To do
Looking through the listing below, state how many lines have the word "inverters" in them. Only the number should be given.

Source material

____________

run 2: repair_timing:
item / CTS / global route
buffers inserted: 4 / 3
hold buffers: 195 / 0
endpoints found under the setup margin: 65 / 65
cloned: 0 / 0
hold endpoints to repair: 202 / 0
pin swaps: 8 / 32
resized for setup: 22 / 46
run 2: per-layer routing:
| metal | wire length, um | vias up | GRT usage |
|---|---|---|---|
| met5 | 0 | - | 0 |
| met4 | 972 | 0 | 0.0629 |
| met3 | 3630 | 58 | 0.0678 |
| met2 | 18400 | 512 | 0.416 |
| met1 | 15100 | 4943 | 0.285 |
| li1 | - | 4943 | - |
File: config.mk
export PLATFORM = sky130hd
export DESIGN_NAME = fragment_reassembly_tracker
export DESIGN_NICKNAME = d
export VERILOG_FILES = /design/src/rtl/fra_pkg.sv /design/src/rtl/fra_entry_ram.sv /design/src/rtl/fra_tag_cam.sv /design/src/rtl/fragment_reassembly_tracker.sv
export VERILOG_INCLUDE_DIRS = /design/src /design/src/rtl
export SDC_FILE = /design/constraint.sdc
export NUM_CORES = 1
export LEC_CHECK = 0
export ABC_CLOCK_PERIOD_IN_PS = 12630
export BUFFER_PORTS_ARGS = -buffer_cell sky130_fd_sc_hd__buf_2
export CAP_MARGIN = 20
export CORE_MARGIN = 3
export CORE_UTILIZATION = 32
export DETAILED_ROUTE_END_ITERATION = 12
export SYNTH_ARGS = -nofsm -noshare
export SYNTH_HDL_FRONTEND = slang
export SYNTH_HIERARCHICAL = 1
export SYNTH_SLANG_ARGS = --single-unit
File: constraint.sdc
create_clock -name clk_i -period 12.63 [get_ports clk_i]
set_input_delay 1.263 -clock clk_i [delete_from_list [all_inputs] [get_ports clk_i]]
set_output_delay 1.263 -clock clk_i [all_outputs]
set_load 0.02 [all_outputs]
File: src/rtl/assert_macros.svh
// Assertion helpers used by fragment_reassembly_tracker.
// FRA_ASSERT checks a property on every rising edge of clk_i outside reset.
`ifndef ASSERT_MACROS_SVH
`define ASSERT_MACROS_SVH

`define FRA_ASSERT(lbl, prop, msg) \
  lbl: assert property (@(posedge clk_i) disable iff (!rst_ni) prop) else $error(msg);

`define FRA_ASSERT_CLK(lbl, clk, prop, msg) \
  lbl: assert property (@(posedge clk) prop) else $error(msg);

`endif

File: src/rtl/fra_pkg.sv
// ---------------------------------------------------------------------------
// fra_pkg
// Item types, operation and status codes of the reassembly tracker.
// ---------------------------------------------------------------------------
`default_nettype none

package fra_pkg;

  typedef enum logic [1:0] {
    OP_START = 2'd0,
    OP_FRAG  = 2'd1,
    OP_FREE  = 2'd2
  } op_e;

  typedef enum logic [3:0] {
    ST_STORED     = 4'd0,
    ST_COMPLETE   = 4'd1,
    ST_EMPTY      = 4'd2,
    ST_DEGENERATE = 4'd3,
    ST_DUPLICATE  = 4'd4,
    ST_UNKNOWN    = 4'd5,
    ST_FULL       = 4'd6,
    ST_RANGE      = 4'd7,
    ST_FREED      = 4'd8
  } status_e;

  // Smallest total a start may announce
  localparam logic [15:0] MinTotal = 16'd2;

  // Width of the per-entry count and total fields
  localparam int unsigned CntW = 7;

  typedef struct packed {
    logic [1:0]  operation;
    logic [7:0]  transfer_id;
    logic [5:0]  fragment_index;
    logic [15:0] total_fragments;
    logic [15:0] payload_bytes;
  } fra_in_t;

  typedef struct packed {
    logic [3:0] status;
    logic       complete;
    logic [6:0] received_count;
    logic [2:0] slot;
  } fra_out_t;

endpackage

`default_nettype wire

File: src/rtl/fra_entry_ram.sv
// ---------------------------------------------------------------------------
// fra_entry_ram
// Entry store: one write port, one read port, registered read data.
// ---------------------------------------------------------------------------
`default_nettype none

module fra_entry_ram #(
  parameter int unsigned Depth = 8,
  parameter int unsigned AddrW = 3,
  parameter int unsigned DataW = 78
) (
  input  logic             clk_i,
  input  logic             rd_en_i,
  input  logic [AddrW-1:0] rd_addr_i,
  output logic [DataW-1:0] rd_data_o,
  input  logic             wr_en_i,
  input  logic [AddrW-1:0] wr_addr_i,
  input  logic [DataW-1:0] wr_data_i
);

  logic [DataW-1:0] mem_q [Depth];
  logic [DataW-1:0] rd_data_q;

  // Write the entry
  always_ff @(posedge clk_i) begin
    if (wr_en_i) begin
      mem_q[wr_addr_i] <= wr_data_i;
    end
  end

  // Read the entry, hold the data until the next read
  always_ff @(posedge clk_i) begin
    if (rd_en_i) begin
      rd_data_q <= mem_q[rd_addr_i];
    end
  end

  assign rd_data_o = rd_data_q;

endmodule

`default_nettype wire

File: src/rtl/fra_tag_cam.sv
// ---------------------------------------------------------------------------
// fra_tag_cam
// Valid bits and transfer IDs of all entries, with a parallel ID lookup and
// a lowest-free-entry search.
// ---------------------------------------------------------------------------
`default_nettype none

module fra_tag_cam #(
  parameter int unsigned Entries = 8,
  parameter int unsigned SlotW   = 3
) (
  input  logic             clk_i,
  input  logic             rst_ni,
  input  logic [7:0]       lk_id_i,
  output logic             hit_o,
  output logic [SlotW-1:0] hit_slot_o,
  output logic             free_found_o,
  output logic [SlotW-1:0] free_slot_o,
  input  logic             clr_en_i,
  input  logic [SlotW-1:0] clr_slot_i,
  input  logic             set_en_i,
  input  logic [SlotW-1:0] set_slot_i,
  input  logic [7:0]       set_id_i
);

  logic [Entries-1:0] valid_q, valid_d;
  logic [7:0]         tag_q [Entries];
  logic [Entries-1:0] match;
  logic [Entries-1:0] avail;

  // Compare the ID against every entry; a matching entry counts as free
  // because a start drops it before opening
  always_comb begin
    for (int i = 0; i < Entries; i++) begin
      match[i] = valid_q[i] && (tag_q[i] == lk_id_i);
      avail[i] = !valid_q[i] || match[i];
    end
  end

  // Pick the lowest matching and the lowest free entry
  always_comb begin
    hit_o        = |match;
    free_found_o = |avail;
    hit_slot_o   = '0;
    free_slot_o  = '0;
    for (int i = Entries - 1; i >= 0; i--) begin
      if (match[i]) begin
        hit_slot_o = SlotW'(i);
      end
      if (avail[i]) begin
        free_slot_o = SlotW'(i);
      end
    end
  end

  // Drop first, then open; opening wins when both hit the same entry
  always_comb begin
    valid_d = valid_q;
    if (clr_en_i) begin
      valid_d[clr_slot_i] = 1'b0;
    end
    if (set_en_i) begin
      valid_d[set_slot_i] = 1'b1;
    end
  end

  always_ff @(posedge clk_i or negedge rst_ni) begin
    if (!rst_ni) begin
      valid_q <= '0;
    end else begin
      valid_q <= valid_d;
    end
  end

  always_ff @(posedge clk_i) begin
    if (set_en_i) begin
      tag_q[set_slot_i] <= set_id_i;
    end
  end

endmodule

`default_nettype wire

File: src/rtl/fragment_reassembly_tracker.sv
// ---------------------------------------------------------------------------
// fragment_reassembly_tracker
// Table of open reassembly transfers: tracks received fragments per ID.
// ---------------------------------------------------------------------------
// Usage:
//   in channel  (in_valid_i / in_stall_o / in_item_i): start, fragment and
//   free items. out channel (out_valid_o / out_stall_i / out_item_o): one
//   result item per input item, in order.
//   Each item passes an accept state and then an update state: in the accept
//   cycle the ID is matched against the tag array and the entry memory is
//   read; in the update state the entry is updated, written back and the
//   result is loaded into the output register. The single read/modify/write
//   of the entry memory means no new item is taken until the update is done.
//   out_valid_o is registered and rises at the clock edge that ends the
//   update; the result can be taken from then on.
//   The output register lets the next item enter while a result waits.
//   If the receiver stalls with a result still held, the update cycle waits
//   and in_stall_o stays high until the result drains.
//   Reset empties the table (all valid bits clear) and drops any held
//   result; the entry memory needs no clearing pass.
// ---------------------------------------------------------------------------
`default_nettype none

module fragment_reassembly_tracker #(
  parameter int unsigned TABLE_ENTRIES          = 8,
  parameter int unsigned FRAGMENTS_PER_TRANSFER = 64
) (
  input  logic              clk_i,
  input  logic              rst_ni,
  input  logic              in_valid_i,
  output logic              in_stall_o,
  input  fra_pkg::fra_in_t  in_item_i,
  output logic              out_valid_o,
  input  logic              out_stall_i,
  output fra_pkg::fra_out_t out_item_o
);

  import fra_pkg::*;

  `include "assert_macros.svh"

  localparam int unsigned SlotW = (TABLE_ENTRIES > 1) ? $clog2(TABLE_ENTRIES) : 1;
  localparam int unsigned MapW  = FRAGMENTS_PER_TRANSFER;
  localparam int unsigned IdxW  = $clog2(FRAGMENTS_PER_TRANSFER);
  localparam int unsigned EntW  = MapW + 2 * CntW;

  localparam logic [6:0]  FragLimit  = 7'(FRAGMENTS_PER_TRANSFER);
  localparam logic [15:0] TotalLimit = 16'(FRAGMENTS_PER_TRANSFER);

  localparam logic StIdle = 1'b0;
  localparam logic StExec = 1'b1;

  logic state_q, state_d;
  logic in_fire, exec_fire;

  fra_in_t            req_q;
  logic               hit_q;
  logic [SlotW-1:0]   hit_slot_q;
  logic               free_found_q;
  logic [SlotW-1:0]   free_slot_q;

  logic               lk_hit, lk_free_found;
  logic [SlotW-1:0]   lk_hit_slot, lk_free_slot;

  logic               clr_en, set_en;
  logic [SlotW-1:0]   clr_slot;

  logic [EntW-1:0]    rd_data;
  logic [CntW-1:0]    ent_total, ent_count, new_count;
  logic [MapW-1:0]    ent_map;
  logic [IdxW-1:0]    idx_sel;
  logic               wr_en;
  logic [SlotW-1:0]   wr_slot;
  logic [EntW-1:0]    wr_data;

  fra_out_t           res;
  logic [SlotW+2:0]   slot_ext;
  logic [SlotW-1:0]   res_slot;

  logic               out_valid_q, out_valid_d;
  fra_out_t           out_item_q;

  // Handshakes
  assign in_stall_o = (state_q == StExec);
  assign in_fire    = in_valid_i && !in_stall_o;
  assign exec_fire  = (state_q == StExec) && (!out_valid_q || !out_stall_i);

  fra_tag_cam #(
    .Entries (TABLE_ENTRIES),
    .SlotW   (SlotW)
  ) u_cam (
    .clk_i        (clk_i),
    .rst_ni       (rst_ni),
    .lk_id_i      (in_item_i.transfer_id),
    .hit_o        (lk_hit),
    .hit_slot_o   (lk_hit_slot),
    .free_found_o (lk_free_found),
    .free_slot_o  (lk_free_slot),
    .clr_en_i     (clr_en),
    .clr_slot_i   (clr_slot),
    .set_en_i     (set_en),
    .set_slot_i   (free_slot_q),
    .set_id_i     (req_q.transfer_id)
  );

  fra_entry_ram #(
    .Depth (TABLE_ENTRIES),
    .AddrW (SlotW),
    .DataW (EntW)
  ) u_ram (
    .clk_i     (clk_i),
    .rd_en_i   (in_fire),
    .rd_addr_i (lk_hit_slot),
    .rd_data_o (rd_data),
    .wr_en_i   (wr_en),
    .wr_addr_i (wr_slot),
    .wr_data_i (wr_data)
  );

  // Hold the item and its lookup result for the update cycle
  always_ff @(posedge clk_i) begin
    if (in_fire) begin
      req_q        <= in_item_i;
      hit_q        <= lk_hit;
      hit_slot_q   <= lk_hit_slot;
      free_found_q <= lk_free_found;
      free_slot_q  <= lk_free_slot;
    end
  end

  // Split the entry read back from memory
  assign ent_total = rd_data[EntW-1 -: CntW];
  assign ent_map   = rd_data[CntW +: MapW];
  assign ent_count = rd_data[CntW-1:0];
  assign idx_sel   = req_q.fragment_index[IdxW-1:0];
  assign new_count = (ent_count != 7'h7f) ? ent_count + 7'd1 : ent_count;

  // Decide the result and the table update
  always_comb begin
    res      = '0;
    res.status = ST_RANGE;
    res_slot = '0;
    clr_en   = 1'b0;
    clr_slot = hit_slot_q;
    set_en   = 1'b0;
    wr_en    = 1'b0;
    wr_slot  = hit_slot_q;
    wr_data  = rd_data;
    case (req_q.operation)
      OP_START: begin
        if (req_q.payload_bytes == 16'd0) begin
          res.status = ST_EMPTY;
        end else if (req_q.total_fragments < MinTotal) begin
          res.status = ST_DEGENERATE;
        end else if (req_q.total_fragments > TotalLimit) begin
          res.status = ST_RANGE;
        end else begin
          clr_en = hit_q && exec_fire;
          if (!free_found_q) begin
            res.status = ST_FULL;
          end else begin
            set_en   = exec_fire;
            wr_en    = exec_fire;
            wr_slot  = free_slot_q;
            wr_data  = {req_q.total_fragments[CntW-1:0], MapW'(1), 7'd1};
            res.complete       = (7'd1 >= req_q.total_fragments[CntW-1:0]);
            res.status         = res.complete ? ST_COMPLETE : ST_STORED;
            res.received_count = 7'd1;
            res_slot           = free_slot_q;
          end
        end
      end
      OP_FRAG: begin
        if (req_q.payload_bytes == 16'd0) begin
          res.status = ST_EMPTY;
        end else if ({1'b0, req_q.fragment_index} >= FragLimit) begin
          res.status = ST_RANGE;
        end else if (!hit_q) begin
          res.status = ST_UNKNOWN;
        end else if (ent_map[idx_sel]) begin
          res.status         = ST_DUPLICATE;
          res.complete       = (ent_count >= ent_total);
          res.received_count = ent_count;
          res_slot           = hit_slot_q;
        end else begin
          wr_en   = exec_fire;
          wr_data = {ent_total, ent_map | (MapW'(1) << idx_sel), new_count};
          res.complete       = (new_count >= ent_total);
          res.status         = res.complete ? ST_COMPLETE : ST_STORED;
          res.received_count = new_count;
          res_slot           = hit_slot_q;
        end
      end
      OP_FREE: begin
        if (!hit_q) begin
          res.status = ST_UNKNOWN;
        end else begin
          clr_en             = exec_fire;
          res.status         = ST_FREED;
          res.complete       = (ent_count >= ent_total);
          res.received_count = ent_count;
          res_slot           = hit_slot_q;
        end
      end
      default: begin
        res.status = ST_RANGE;
      end
    endcase
    slot_ext = {3'b000, res_slot};
    res.slot = slot_ext[2:0];
  end

  // Advance the sequencer
  always_comb begin
    state_d = state_q;
    unique case (state_q)
      StIdle: if (in_fire) state_d = StExec;
      StExec: if (exec_fire) state_d = StIdle;
      default: state_d = StIdle;
    endcase
  end

  always_ff @(posedge clk_i or negedge rst_ni) begin
    if (!rst_ni) begin
      state_q <= StIdle;
    end else begin
      state_q <= state_d;
    end
  end

  // Output register: load on update, drop when taken
  always_comb begin
    out_valid_d = out_valid_q;
    if (exec_fire) begin
      out_valid_d = 1'b1;
    end else if (!out_stall_i) begin
      out_valid_d = 1'b0;
    end
  end

  always_ff @(posedge clk_i or negedge rst_ni) begin
    if (!rst_ni) begin
      out_valid_q <= 1'b0;
    end else begin
      out_valid_q <= out_valid_d;
    end
  end

  always_ff @(posedge clk_i) begin
    if (exec_fire) begin
      out_item_q <= res;
    end
  end

  assign out_valid_o = out_valid_q;
  assign out_item_o  = out_item_q;

  // Checks
  `FRA_ASSERT(a_accept_enters_exec, in_fire |=> (state_q == StExec), "accepted item did not enter update")
  `FRA_ASSERT(a_result_after_exec, $rose(out_valid_o) |-> $past(state_q == StExec), "result without update cycle")
  `FRA_ASSERT(a_complete_flag, (out_valid_o && (out_item_o.status == ST_COMPLETE)) |-> out_item_o.complete, "complete status without complete flag")

endmodule

`default_nettype wire

; ---- After elaboration in Yosys (flattened, before gate mapping)
; Memories as Yosys holds them, arrays and structs flattened. A register that Yosys moved wholly into a read port is not among the register bits.
; Index checks and enable logic that the tools add are counted.
[op_classes]
reduce_logical = 39
eq_ne = 12
shifts = 1
add_sub_neg = 1
n_mux = 86
bitwise_logic = 5
order_cmp = 10
[ops]
columns = operator, n
row1 = $mux 78, 4
row2 = $mux 71, 3
row3 = $pmux 78 s2, 1
row4 = $mux 3, 27
row5 = $mux 8, 9
row6 = $eq 8x8->1, 8
row7 = $or 64x64->64, 1
row8 = $shl 1x6->64 const A, 1
row9 = $mux 1, 26
row10 = $pmux 8 s3, 1
row11 = $gt 16x7->1 const B, 1
row12 = $logic_not 16->1, 1
row13 = $lt 16x2->1 const B, 1
row14 = $reduce_or 8->1, 2
row15 = $ge 7x7->1, 2
row16 = $logic_and 1x1->1, 13
row17 = $mux 4, 3
row18 = $pmux 4 s3, 1
row19 = $logic_not 1->1, 11
row20 = $mux 11, 1
row21 = $logic_or 1x1->1, 9
row22 = $pmux 3 s3, 1
row23 = $and 8x8->8, 1
row24 = $lt 3x4->1 const B, 2
row25 = other kinds (19), 24
[totals]
mem_count = 2
reg_bits = 81
word_cells = 174
inputBits = 52
output_inout_bits = 17
ramBits = 688
[mem_list]
columns = memory, depth, word_bits, read_ports, rd_ports_with_merged_regs, wr, line
row1 = u_ram.mem_q, 8, 78, 1, 1, 1, fra_entry_ram.sv:21  ; logic [DataW-1:0] mem_q [Depth];
row2 = u_cam.tag_q, 8, 8, 8, 0, 1, fra_tag_cam.sv:27  ; logic [7:0] tag_q [Entries];

; ---- Longest topological paths before layout
; Gate-level depths: netlist of run 1.
[logic_depth]
word_depth = 11
depth_mapped = 14

; ---- By module
; Netlist of run 1, hierarchy kept.
[modules_own_cells]
columns = mod, area_each_um2, instances, seq_area_each_um2, cells_each
row1 = fra_entry_ram, 25821.0, 1, 21080.2, 993
row2 = fragment_reassembly_tracker, 4755.8, 1, 2182.1, 453
row3 = fra_tag_cam, 3497.1, 1, 2122.0, 242

; ---- Worst setup path before layout of run 1
; Ideal clock, no wire load.
[synth_path]
path_kind = reg2reg
from = register req_q[20] (netlist bit)
to = memory u_ram.mem_q[0][0] (enable)
slack_ps = 4189
t_arrival_ps = 7831
setup_ps = 610
t_required_ps = 12020
period_less_slack_ps = 8441
stages_incl_launch_ff = 12
cell_sequence = edfxtp_1 > or4_1 > nor2_1 > mux2i_1 > nand4_1 > or3_1 > clkbuf_1 > clkbuf_1 > nand2_1 > nand2_1 > nand2b_1 > nor3_1
[synth_between]
elab_cells_between_ends = 12
classes_between = order compare: 2 / mux: 10
[synth_rtl]
columns = element, line
row1 = start: declaration, fragment_reassembly_tracker.sv:56  ; fra_in_t req_q;
row2 = start signal: assignment, fragment_reassembly_tracker.sv:123  ; req_q <= in_item_i;
row3 = $gt 16x7->1, fragment_reassembly_tracker.sv:155  ; end else if (req_q.total_fragments > TotalLimit) begin
row4 = $mux 3, fragment_reassembly_tracker.sv:155
row5 = $mux 3 (*), fragment_reassembly_tracker.sv:153  ; end else if (req_q.total_fragments < MinTotal) begin
row6 = $mux 3 (*), fragment_reassembly_tracker.sv:151  ; if (req_q.payload_bytes == 16'd0) begin
row7 = $mux 3 (*), fragment_reassembly_tracker.sv:149  ; case (req_q.operation)
row8 = via wr_slot[2], fragment_reassembly_tracker.sv:73  ; logic [SlotW-1:0] wr_slot;
row9 = end: declaration, fra_entry_ram.sv:21
; The timed path passes the listed nets; every way through them passes the cells marked *.

; ---- Worst setup path after layout of run 1
[layout_path]
from = register req_q, in the netlist idx_sel[1]
to = memory u_ram.mem_q[5][50] (enable)
[layout_between]
elab_chain_cells = 8
[layout_rtl]
columns = element, line
row1 = $bmux 1 s6, fragment_reassembly_tracker.sv:180  ; end else if (ent_map[idx_sel]) begin
row2 = $mux 1 (implied by the code), fragment_reassembly_tracker.sv:180
row3 = $mux 1, fragment_reassembly_tracker.sv:180
row4 = $mux 1, fragment_reassembly_tracker.sv:178  ; end else if (!hit_q) begin
row5 = $mux 1, fragment_reassembly_tracker.sv:174  ; if (req_q.payload_bytes == 16'd0) begin
row6 = $pmux 1 s2, fragment_reassembly_tracker.sv:149
row7 = via wr_en, fragment_reassembly_tracker.sv:72  ; logic wr_en;
row8 = $mux 1, fra_entry_ram.sv:26  ; if (wr_en_i) begin
row9 = $mux 1 (implied by the code), fra_entry_ram.sv:27  ; mem_q[wr_addr_i] <= wr_data_i;
; The timed path passes the listed nets, and every way through them passes these cells. The select of a mux whose other input is x is not followed.

==> results of run 1 <==
==> where the power goes <==
| part | switching [mW] | internal (mW) | total (mW) |
|---|---|---|---|
| Clock | 1.03 | 1.50 | 2.53 |
| Combinational | 0.146 | 0.0600 | 0.206 |
| Sequential | 0.0323 | 3.14 | 3.18 |
==> through the flow <==
step | setup WS [ps] | utilization, % | cells | hold slack (ps) | cell area, um2
2_1_floorplan | 4190 | - | 1688 | 464 | 34100
3_3_place_gp | 6960 | 34.2 | 3095 | 500 | 36000
3_5_place_dp | 6910 | 34.2 | 3095 | 513 | 36000
4_1_cts | 7170 | 36.8 | 3248 | 468 | 38800
5_1_grt | 6910 | 36.8 | 3249 | 494 | 38800
6_report | 7190 | 36.8 | 3249 | 505 | 38800
==> synth_stat cells (all sizes together), types with 3 or more instances <==
master	number
ha	15
and2	3
and3	4
o21ai	44
mux2i	15
nand3b	12
nor4	19
a21bo	3
nor2	38
a21oi	10
nand4	11
or3	3
nand2	75
mux2	84
a21o	10
xor2	49
a32o	21
buf	52
nand3	25
inv	14
nand2b	22
xnor2	19
edfxtp	837
a21boi	5
o211ai	4
mux4	164
a22o	28
a22oi	4
nor2b	12
dfrtp	10
clkbuf	31
nor3	14
==> worst max path at each step <==
stage	startpoint	endpoint	slack [ps]	depth (start not counted)
finish	idx_sel[1]	u_ram/mem_q[5][50]	7190	12
global route	req_q[20]	u_ram/mem_q[5][50]	6910	12
CTS	req_q[20]	u_ram/mem_q[5][50]	7170	12
detailed placement	in_item_i[42]	u_ram/rd_data_o[21]	6910	10
global placement	in_item_i[43]	u_ram/rd_data_o[69]	6960	10
floorplan	req_q[20]	u_ram/mem_q[0][0]	4190	11
==> worst max-delay path: stages, from the launching register on <==
cell	delay, ps
edfxtp_1	330
buf_4	520
mux4_2	430
mux2_2	300
nand3_1	120
a41oi_1	490
nor3_4	310
nor2_1	70
nor3_1	330
nand2_1	310
nor2_4	600
buf_4	670
buf_4	520
==> area by class of cell <==
class	count	area, um2
fillers	9598	66600
flip-flops and latches	847	25400
multi-input cells	744	8210
clock buffers	104	2260
well taps	1391	1740
repair buffers	100	618
clock inverters	49	538
inverters	14	52.6
==> sequential cells by signal (all words and copies together), names as in the netlist <==
| name | cells |
|---|---|
| out_item_o | 15 |
| u_ram/mem_q | 624 |
| hit_q | 1 |
| idx_sel | 6 |
| in_stall_o | 1 |
| clr_slot | 3 |
| u_cam/tag_q | 64 |
| u_cam/valid_q | 8 |
| u_ram/rd_data_o | 78 |
| out_valid_o | 1 |
| free_found_q | 1 |
| free_slot_q | 3 |
| req_q | 42 |
==> cell usage in the layout (no fill, tap or decap), drive strengths merged, types with 4 or more instances in the layout <==
master  count
a21boi      5
a21o       10
a21oi      10
a22o       28
a22oi       4
a32o       21
and3        4
buf        99
bufinv     11
clkbuf    105
clkinv     32
dfrtp      10
edfxtp    837
ha         15
inv        18
mux2       84
mux2i      15
mux4      164
nand2      75
nand2b     22
nand3      25
nand3b     12
nand4      11
nor2       38
nor2b      12
nor3       14
nor4       19
o211ai      4
o21ai      44
xnor2      19
xor2       49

____________

Output of the task
2